• [EXTRACTED DATA]
——
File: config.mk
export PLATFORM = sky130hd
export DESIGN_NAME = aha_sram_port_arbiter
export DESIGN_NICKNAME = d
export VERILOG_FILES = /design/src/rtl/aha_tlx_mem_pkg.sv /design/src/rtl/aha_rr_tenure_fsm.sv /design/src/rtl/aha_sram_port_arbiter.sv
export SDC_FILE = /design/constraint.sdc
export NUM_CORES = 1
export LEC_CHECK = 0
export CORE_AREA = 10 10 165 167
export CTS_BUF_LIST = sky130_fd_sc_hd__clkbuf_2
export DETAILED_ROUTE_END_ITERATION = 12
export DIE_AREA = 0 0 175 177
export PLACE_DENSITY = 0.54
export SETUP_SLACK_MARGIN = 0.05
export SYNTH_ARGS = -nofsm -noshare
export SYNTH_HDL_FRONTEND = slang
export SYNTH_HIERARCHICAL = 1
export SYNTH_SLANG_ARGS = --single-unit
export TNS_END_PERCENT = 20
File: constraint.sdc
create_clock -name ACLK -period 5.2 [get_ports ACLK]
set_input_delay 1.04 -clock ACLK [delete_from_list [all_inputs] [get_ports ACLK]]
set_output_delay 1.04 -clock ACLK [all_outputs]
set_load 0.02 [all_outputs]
——
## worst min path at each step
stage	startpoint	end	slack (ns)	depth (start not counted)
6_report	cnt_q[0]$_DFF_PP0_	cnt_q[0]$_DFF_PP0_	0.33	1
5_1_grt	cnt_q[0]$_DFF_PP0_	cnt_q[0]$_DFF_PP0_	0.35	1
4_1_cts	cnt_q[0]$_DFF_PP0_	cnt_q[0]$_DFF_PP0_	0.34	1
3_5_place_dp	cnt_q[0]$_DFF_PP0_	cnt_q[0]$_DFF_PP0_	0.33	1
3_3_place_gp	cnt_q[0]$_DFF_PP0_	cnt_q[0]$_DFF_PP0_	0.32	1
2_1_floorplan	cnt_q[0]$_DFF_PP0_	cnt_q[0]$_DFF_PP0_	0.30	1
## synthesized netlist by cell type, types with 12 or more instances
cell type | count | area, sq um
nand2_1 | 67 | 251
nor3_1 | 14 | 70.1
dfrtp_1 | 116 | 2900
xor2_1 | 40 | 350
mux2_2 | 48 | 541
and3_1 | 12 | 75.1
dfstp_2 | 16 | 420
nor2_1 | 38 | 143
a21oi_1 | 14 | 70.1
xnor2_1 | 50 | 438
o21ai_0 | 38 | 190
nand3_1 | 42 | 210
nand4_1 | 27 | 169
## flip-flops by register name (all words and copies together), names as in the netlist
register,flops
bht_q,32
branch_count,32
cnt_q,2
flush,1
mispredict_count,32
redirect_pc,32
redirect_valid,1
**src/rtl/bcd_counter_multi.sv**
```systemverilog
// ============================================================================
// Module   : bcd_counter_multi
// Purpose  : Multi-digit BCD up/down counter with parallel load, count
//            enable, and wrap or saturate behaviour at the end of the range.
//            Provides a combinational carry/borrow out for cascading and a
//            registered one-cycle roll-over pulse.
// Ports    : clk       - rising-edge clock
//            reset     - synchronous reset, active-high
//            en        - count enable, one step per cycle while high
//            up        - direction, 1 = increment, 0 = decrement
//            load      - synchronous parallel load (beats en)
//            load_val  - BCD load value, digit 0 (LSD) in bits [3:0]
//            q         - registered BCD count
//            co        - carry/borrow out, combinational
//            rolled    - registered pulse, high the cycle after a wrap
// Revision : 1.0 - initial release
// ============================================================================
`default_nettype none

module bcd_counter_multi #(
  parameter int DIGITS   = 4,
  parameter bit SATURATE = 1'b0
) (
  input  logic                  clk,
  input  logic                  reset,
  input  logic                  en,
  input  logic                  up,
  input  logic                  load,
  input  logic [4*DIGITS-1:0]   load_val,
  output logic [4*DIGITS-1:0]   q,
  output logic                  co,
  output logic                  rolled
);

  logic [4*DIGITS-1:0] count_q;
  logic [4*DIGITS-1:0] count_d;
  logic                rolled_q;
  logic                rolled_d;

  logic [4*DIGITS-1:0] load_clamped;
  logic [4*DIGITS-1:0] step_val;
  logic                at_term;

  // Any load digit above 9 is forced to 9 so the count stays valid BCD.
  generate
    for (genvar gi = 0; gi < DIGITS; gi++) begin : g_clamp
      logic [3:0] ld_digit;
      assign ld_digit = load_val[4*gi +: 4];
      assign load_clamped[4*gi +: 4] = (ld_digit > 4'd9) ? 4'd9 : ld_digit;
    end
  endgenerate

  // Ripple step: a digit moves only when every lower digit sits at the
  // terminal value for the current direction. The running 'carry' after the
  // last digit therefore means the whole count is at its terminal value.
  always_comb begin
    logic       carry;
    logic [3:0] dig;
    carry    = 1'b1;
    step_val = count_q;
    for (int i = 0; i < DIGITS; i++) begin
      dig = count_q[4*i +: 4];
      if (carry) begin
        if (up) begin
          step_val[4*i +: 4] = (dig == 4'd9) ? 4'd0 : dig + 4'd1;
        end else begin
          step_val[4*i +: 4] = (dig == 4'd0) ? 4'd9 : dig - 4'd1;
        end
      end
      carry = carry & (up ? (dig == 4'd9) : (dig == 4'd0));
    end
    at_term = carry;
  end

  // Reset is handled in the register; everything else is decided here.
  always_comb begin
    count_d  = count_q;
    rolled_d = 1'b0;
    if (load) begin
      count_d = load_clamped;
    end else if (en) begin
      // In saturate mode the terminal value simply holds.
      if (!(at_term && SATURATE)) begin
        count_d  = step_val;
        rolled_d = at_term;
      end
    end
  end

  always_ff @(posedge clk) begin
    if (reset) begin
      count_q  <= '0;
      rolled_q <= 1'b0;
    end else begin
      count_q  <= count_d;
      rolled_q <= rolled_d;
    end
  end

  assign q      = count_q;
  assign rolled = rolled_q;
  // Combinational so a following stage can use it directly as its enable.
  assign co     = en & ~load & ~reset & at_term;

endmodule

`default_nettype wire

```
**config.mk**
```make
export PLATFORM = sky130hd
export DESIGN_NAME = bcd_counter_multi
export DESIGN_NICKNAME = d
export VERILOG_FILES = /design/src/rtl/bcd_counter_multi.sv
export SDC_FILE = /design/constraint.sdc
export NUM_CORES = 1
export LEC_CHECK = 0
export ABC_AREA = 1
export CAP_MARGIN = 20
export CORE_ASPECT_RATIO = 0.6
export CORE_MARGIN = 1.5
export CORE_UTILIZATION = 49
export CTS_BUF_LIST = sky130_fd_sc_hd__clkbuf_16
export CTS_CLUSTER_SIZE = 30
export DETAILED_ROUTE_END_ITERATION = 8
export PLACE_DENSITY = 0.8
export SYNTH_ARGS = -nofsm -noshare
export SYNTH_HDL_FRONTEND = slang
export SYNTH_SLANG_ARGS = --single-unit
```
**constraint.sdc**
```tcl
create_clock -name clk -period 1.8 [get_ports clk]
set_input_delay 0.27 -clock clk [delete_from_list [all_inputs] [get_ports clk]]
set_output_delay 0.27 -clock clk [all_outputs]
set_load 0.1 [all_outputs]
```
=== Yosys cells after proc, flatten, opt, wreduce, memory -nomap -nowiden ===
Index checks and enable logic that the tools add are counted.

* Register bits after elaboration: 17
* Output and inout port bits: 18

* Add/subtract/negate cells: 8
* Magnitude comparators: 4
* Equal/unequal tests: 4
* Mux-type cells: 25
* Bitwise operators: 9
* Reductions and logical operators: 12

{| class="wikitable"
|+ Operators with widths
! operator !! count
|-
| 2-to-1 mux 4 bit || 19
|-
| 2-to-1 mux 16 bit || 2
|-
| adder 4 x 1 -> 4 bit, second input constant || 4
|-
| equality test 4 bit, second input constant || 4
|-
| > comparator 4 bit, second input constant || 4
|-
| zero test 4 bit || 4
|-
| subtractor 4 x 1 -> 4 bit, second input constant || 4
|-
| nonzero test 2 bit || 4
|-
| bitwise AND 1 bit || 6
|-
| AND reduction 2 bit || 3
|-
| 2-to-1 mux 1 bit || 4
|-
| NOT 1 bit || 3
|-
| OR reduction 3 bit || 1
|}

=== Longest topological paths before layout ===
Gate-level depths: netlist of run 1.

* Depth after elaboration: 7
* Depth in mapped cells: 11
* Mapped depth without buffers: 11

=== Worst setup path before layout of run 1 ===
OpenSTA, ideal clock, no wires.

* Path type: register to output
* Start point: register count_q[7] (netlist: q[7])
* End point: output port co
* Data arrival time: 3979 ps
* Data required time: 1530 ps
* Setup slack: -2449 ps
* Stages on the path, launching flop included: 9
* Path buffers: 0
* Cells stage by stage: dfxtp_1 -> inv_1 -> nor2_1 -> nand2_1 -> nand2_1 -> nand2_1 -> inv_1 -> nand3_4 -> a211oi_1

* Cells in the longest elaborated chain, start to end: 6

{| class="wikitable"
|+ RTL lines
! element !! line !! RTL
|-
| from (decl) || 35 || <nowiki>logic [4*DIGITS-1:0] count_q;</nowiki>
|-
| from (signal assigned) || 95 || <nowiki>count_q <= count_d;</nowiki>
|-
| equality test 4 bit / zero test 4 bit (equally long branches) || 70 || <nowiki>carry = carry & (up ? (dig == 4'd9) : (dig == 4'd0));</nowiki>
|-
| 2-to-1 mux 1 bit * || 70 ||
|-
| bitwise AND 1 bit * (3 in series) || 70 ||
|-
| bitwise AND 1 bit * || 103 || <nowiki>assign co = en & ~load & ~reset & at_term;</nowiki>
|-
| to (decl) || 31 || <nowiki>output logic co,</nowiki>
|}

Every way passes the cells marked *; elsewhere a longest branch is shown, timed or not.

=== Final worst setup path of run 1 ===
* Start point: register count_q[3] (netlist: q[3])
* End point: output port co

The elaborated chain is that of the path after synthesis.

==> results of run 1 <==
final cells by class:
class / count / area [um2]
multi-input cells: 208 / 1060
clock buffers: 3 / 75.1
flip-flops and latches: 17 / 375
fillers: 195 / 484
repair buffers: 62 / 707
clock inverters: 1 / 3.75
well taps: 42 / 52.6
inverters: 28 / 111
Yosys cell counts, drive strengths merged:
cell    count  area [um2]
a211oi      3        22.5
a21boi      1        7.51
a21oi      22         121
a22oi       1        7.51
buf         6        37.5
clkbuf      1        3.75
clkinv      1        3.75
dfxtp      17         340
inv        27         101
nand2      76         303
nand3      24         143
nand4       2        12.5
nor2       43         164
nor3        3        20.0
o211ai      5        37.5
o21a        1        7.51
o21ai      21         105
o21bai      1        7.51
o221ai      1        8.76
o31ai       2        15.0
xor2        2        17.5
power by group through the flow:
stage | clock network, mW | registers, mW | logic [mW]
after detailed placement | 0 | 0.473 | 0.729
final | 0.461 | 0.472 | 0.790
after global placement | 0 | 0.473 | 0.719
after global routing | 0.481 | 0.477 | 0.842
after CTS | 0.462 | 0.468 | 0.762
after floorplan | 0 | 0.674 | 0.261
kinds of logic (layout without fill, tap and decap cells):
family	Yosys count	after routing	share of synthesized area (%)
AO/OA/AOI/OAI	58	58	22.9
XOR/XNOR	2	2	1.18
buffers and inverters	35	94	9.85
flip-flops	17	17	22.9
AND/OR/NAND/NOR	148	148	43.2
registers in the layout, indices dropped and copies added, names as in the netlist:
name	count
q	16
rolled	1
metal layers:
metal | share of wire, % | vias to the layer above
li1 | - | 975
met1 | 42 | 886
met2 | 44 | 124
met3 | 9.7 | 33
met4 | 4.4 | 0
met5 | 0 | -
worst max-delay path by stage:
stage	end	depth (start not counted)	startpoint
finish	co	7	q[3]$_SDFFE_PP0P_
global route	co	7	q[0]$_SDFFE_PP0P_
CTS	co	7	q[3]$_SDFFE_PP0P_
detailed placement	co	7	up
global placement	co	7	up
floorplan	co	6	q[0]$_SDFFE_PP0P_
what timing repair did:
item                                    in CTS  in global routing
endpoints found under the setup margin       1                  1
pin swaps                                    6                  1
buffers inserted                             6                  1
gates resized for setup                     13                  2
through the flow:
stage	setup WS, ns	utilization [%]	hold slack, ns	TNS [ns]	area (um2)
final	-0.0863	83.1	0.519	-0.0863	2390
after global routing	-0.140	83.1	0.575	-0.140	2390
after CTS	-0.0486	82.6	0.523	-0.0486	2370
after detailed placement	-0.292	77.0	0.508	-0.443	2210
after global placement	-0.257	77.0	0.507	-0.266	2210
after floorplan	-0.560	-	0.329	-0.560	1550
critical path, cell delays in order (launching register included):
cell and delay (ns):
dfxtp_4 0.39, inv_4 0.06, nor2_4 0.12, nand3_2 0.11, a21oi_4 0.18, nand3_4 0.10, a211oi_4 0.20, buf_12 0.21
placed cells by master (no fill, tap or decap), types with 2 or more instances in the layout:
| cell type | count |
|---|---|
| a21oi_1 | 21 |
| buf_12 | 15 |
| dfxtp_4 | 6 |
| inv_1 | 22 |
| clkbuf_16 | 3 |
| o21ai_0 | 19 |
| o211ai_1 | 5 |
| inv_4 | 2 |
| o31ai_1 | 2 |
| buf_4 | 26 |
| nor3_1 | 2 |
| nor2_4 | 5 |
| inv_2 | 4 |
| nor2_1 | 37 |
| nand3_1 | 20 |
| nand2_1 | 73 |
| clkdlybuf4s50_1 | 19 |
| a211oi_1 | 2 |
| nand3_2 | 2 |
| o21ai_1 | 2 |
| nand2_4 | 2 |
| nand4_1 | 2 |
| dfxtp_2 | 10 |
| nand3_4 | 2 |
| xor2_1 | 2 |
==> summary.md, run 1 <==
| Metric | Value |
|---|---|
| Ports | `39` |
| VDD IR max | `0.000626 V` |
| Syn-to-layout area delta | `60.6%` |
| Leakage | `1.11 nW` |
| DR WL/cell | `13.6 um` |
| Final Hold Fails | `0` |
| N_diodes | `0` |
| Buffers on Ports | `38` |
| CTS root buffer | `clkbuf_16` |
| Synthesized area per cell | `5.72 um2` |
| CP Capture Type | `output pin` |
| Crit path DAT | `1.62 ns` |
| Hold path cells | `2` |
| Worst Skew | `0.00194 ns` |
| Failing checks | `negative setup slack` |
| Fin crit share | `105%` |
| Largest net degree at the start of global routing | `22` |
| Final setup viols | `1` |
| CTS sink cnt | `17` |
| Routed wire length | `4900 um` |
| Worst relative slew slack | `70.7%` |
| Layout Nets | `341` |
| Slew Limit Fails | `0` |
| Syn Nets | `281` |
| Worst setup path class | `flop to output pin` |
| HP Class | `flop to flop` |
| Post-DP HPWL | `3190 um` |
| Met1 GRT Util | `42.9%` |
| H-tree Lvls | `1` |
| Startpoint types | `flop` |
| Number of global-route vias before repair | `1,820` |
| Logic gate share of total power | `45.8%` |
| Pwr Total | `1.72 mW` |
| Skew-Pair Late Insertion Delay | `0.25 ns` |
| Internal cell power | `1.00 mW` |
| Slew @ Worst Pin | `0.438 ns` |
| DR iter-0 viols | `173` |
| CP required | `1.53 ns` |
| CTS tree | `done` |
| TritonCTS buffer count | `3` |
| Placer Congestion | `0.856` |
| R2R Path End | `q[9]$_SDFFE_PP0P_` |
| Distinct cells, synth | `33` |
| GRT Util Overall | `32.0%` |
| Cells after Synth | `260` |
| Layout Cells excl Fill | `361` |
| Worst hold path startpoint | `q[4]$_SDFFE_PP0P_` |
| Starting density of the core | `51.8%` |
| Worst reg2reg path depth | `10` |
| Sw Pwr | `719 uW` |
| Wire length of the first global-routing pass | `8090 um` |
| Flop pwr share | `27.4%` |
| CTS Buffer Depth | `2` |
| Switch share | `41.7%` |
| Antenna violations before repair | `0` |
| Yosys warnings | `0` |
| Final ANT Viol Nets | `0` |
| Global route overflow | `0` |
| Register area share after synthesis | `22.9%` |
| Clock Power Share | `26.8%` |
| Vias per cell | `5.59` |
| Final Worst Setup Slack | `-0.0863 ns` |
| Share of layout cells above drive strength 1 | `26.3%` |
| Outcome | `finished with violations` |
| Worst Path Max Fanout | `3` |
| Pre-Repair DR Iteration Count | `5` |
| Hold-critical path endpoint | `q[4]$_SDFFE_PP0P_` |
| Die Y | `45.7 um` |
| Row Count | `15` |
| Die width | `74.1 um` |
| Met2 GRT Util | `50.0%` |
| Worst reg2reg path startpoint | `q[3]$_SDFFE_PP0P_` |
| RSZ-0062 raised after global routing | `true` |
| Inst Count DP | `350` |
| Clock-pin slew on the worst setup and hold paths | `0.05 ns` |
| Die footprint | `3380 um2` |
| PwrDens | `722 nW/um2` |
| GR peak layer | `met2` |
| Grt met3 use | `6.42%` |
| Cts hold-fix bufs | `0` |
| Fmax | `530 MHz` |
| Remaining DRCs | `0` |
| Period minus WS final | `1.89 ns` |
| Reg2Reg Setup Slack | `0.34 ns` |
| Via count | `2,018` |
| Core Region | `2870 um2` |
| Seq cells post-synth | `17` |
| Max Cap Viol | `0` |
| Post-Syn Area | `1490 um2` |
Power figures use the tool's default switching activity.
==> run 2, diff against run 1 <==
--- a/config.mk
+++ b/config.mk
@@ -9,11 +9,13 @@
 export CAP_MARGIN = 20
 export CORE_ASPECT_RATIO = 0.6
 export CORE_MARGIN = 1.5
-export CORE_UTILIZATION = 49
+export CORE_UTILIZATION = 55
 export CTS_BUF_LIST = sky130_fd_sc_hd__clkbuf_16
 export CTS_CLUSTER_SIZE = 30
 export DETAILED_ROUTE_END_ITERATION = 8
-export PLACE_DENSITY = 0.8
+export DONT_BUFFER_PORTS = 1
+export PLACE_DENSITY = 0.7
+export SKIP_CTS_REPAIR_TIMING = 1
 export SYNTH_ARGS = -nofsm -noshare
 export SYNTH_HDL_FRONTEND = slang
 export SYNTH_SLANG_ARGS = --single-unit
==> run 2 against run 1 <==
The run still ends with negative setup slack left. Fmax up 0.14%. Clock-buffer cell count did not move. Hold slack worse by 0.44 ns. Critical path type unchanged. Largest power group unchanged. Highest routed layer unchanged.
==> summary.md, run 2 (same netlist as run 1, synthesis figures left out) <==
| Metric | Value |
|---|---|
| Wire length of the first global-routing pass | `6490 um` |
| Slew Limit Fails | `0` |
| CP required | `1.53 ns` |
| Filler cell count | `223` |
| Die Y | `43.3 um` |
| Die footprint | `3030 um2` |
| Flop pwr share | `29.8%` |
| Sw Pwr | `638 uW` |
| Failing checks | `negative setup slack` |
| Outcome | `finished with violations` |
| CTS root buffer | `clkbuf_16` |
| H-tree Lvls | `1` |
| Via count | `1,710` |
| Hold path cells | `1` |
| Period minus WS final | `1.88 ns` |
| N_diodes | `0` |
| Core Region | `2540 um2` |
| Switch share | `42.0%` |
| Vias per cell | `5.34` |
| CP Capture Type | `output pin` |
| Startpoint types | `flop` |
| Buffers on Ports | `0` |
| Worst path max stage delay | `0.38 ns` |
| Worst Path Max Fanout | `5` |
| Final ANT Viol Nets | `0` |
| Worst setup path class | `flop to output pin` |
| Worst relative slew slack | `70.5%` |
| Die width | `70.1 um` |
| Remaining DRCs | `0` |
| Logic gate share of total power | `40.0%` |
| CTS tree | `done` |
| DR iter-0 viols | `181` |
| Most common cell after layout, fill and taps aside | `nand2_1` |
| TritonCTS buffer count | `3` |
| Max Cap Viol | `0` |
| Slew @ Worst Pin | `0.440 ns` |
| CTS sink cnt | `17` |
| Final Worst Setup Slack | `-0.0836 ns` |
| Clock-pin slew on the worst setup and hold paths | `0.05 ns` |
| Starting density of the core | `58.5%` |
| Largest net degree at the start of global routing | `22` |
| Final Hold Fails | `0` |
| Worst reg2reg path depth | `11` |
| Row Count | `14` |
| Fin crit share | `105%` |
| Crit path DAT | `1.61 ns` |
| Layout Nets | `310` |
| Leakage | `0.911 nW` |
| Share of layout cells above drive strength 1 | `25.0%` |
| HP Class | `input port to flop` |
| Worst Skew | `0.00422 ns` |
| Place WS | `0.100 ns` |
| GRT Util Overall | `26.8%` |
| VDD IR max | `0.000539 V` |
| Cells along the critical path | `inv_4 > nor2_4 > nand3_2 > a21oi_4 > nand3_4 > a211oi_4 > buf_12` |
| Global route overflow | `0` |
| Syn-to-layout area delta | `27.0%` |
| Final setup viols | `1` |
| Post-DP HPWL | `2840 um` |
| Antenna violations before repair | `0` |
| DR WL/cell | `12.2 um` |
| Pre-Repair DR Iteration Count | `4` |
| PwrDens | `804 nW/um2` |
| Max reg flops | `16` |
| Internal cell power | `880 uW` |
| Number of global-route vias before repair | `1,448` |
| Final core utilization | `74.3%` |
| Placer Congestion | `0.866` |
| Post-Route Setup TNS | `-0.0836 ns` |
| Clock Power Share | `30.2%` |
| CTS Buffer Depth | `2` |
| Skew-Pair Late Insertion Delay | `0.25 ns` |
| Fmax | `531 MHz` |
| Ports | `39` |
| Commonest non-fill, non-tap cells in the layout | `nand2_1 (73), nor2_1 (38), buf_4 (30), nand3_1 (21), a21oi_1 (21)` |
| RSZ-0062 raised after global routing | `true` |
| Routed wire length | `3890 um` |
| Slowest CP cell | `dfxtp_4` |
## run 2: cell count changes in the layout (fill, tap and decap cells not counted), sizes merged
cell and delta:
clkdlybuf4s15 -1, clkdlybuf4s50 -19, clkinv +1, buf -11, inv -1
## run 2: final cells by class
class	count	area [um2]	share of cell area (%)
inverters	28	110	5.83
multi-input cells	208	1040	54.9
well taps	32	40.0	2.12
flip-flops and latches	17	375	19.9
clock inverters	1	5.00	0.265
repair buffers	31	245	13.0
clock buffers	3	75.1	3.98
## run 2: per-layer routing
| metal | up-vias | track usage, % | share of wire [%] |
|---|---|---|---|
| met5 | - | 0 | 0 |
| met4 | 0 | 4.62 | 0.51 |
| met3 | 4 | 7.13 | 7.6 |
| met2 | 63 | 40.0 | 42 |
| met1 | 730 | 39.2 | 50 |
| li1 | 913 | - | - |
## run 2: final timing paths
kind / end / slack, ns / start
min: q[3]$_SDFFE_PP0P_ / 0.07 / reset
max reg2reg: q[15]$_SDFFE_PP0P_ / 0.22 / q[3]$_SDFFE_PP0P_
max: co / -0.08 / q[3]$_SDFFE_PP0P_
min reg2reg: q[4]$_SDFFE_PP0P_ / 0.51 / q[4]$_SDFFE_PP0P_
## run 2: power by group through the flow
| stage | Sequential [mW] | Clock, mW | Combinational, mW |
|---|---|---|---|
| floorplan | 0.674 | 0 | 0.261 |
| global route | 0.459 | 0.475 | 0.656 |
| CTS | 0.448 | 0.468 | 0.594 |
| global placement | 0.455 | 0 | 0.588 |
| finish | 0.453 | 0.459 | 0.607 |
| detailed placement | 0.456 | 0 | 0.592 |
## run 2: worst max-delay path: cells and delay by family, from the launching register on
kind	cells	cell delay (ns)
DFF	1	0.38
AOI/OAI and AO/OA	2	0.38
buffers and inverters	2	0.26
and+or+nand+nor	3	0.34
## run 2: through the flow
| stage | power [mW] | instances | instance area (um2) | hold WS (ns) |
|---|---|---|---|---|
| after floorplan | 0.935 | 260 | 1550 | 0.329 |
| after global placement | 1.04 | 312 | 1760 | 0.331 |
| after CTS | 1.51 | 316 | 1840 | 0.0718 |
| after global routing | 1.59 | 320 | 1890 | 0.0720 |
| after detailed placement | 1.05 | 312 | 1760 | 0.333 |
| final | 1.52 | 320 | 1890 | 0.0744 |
——
• [EXERCISE AIM] Retype only the lines above between the line with "File: config.mk" and the line with "set_load 0.02 [all_outputs]", counting those two lines as well, and keep every character as it is.

• [YOUR SOLUTION]
File: config.mk
export PLATFORM = sky130hd
export DESIGN_NAME = aha_sram_port_arbiter
export DESIGN_NICKNAME = d
export VERILOG_FILES = /design/src/rtl/aha_tlx_mem_pkg.sv /design/src/rtl/aha_rr_tenure_fsm.sv /design/src/rtl/aha_sram_port_arbiter.sv
export SDC_FILE = /design/constraint.sdc
export NUM_CORES = 1
export LEC_CHECK = 0
export CORE_AREA = 10 10 165 167
export CTS_BUF_LIST = sky130_fd_sc_hd__clkbuf_2
export DETAILED_ROUTE_END_ITERATION = 12
export DIE_AREA = 0 0 175 177
export PLACE_DENSITY = 0.54
export SETUP_SLACK_MARGIN = 0.05
export SYNTH_ARGS = -nofsm -noshare
export SYNTH_HDL_FRONTEND = slang
export SYNTH_HIERARCHICAL = 1
export SYNTH_SLANG_ARGS = --single-unit
export TNS_END_PERCENT = 20
File: constraint.sdc
create_clock -name ACLK -period 5.2 [get_ports ACLK]
set_input_delay 1.04 -clock ACLK [delete_from_list [all_inputs] [get_ports ACLK]]
set_output_delay 1.04 -clock ACLK [all_outputs]
set_load 0.02 [all_outputs]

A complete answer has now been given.